* [Source information]:
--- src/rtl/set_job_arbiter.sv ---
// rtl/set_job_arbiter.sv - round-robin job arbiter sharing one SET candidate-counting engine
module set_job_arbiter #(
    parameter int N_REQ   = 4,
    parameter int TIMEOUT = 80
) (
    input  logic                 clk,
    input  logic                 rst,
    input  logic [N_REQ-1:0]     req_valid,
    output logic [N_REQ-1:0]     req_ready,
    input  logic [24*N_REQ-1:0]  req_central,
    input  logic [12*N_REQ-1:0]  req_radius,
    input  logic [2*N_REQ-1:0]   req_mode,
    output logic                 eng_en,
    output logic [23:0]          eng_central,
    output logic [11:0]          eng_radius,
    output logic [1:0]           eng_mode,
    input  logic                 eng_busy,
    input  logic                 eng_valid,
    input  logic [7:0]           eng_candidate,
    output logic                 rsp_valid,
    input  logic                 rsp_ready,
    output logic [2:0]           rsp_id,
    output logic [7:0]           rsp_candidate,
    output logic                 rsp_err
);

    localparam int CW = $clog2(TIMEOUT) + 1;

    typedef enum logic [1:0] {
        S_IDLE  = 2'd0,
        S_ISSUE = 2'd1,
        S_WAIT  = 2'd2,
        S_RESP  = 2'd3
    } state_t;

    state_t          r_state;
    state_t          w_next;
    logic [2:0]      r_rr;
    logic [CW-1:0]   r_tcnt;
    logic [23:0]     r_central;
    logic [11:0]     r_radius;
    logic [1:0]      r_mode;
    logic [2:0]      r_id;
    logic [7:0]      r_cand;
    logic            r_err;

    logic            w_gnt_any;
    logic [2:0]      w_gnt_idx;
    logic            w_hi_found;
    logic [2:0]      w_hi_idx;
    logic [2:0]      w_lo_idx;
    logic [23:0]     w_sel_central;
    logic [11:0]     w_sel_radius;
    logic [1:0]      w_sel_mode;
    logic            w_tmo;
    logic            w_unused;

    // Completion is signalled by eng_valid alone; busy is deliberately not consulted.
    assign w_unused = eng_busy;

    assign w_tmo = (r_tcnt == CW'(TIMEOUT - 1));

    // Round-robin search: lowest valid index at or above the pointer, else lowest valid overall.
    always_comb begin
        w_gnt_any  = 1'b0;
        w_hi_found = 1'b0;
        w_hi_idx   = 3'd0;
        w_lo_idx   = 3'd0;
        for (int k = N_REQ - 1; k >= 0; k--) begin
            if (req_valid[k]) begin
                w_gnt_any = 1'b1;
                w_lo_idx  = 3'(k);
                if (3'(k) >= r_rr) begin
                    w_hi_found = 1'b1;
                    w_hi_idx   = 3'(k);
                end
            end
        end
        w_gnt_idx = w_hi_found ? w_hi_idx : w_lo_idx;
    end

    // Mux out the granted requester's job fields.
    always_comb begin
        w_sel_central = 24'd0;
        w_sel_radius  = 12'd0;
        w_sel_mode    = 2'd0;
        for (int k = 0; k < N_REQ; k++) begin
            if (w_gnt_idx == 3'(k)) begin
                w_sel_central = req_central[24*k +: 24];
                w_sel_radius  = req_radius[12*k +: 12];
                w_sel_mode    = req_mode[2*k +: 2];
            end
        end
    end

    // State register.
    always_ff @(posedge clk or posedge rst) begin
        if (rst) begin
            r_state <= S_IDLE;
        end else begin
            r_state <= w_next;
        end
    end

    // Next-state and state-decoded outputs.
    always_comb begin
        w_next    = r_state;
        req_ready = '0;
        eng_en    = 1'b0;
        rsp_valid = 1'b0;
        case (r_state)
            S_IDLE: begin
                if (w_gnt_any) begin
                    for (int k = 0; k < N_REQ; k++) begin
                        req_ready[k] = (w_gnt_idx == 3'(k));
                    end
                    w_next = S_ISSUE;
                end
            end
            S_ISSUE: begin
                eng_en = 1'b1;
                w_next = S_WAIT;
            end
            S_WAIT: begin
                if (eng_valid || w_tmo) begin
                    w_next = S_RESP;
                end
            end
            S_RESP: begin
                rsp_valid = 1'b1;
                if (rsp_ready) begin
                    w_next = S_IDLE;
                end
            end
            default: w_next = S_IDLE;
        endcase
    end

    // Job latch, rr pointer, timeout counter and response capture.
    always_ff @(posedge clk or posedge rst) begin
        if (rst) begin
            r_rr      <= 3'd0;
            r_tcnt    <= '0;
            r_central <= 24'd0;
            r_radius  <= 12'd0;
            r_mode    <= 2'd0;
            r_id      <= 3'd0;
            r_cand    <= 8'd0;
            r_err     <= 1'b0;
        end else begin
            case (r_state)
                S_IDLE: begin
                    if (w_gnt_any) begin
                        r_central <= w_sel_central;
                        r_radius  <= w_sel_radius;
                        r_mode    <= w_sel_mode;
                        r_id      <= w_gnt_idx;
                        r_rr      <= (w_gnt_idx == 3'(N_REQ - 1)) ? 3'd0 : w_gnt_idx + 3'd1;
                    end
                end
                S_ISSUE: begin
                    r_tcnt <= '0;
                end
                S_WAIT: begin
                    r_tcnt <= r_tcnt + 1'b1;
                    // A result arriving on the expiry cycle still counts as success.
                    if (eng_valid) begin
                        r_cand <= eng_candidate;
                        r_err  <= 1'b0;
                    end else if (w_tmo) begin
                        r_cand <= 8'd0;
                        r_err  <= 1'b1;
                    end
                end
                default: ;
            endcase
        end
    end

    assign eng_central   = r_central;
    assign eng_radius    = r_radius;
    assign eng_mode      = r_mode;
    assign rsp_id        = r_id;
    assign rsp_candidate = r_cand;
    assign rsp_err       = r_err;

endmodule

* [Task item]:
Only lines with the word "pointer" are wanted. Find and copy them from the records above.

* [Finished exercise]:
    // Round-robin search: lowest valid index at or above the pointer, else lowest valid overall.
    // Job latch, rr pointer, timeout counter and response capture.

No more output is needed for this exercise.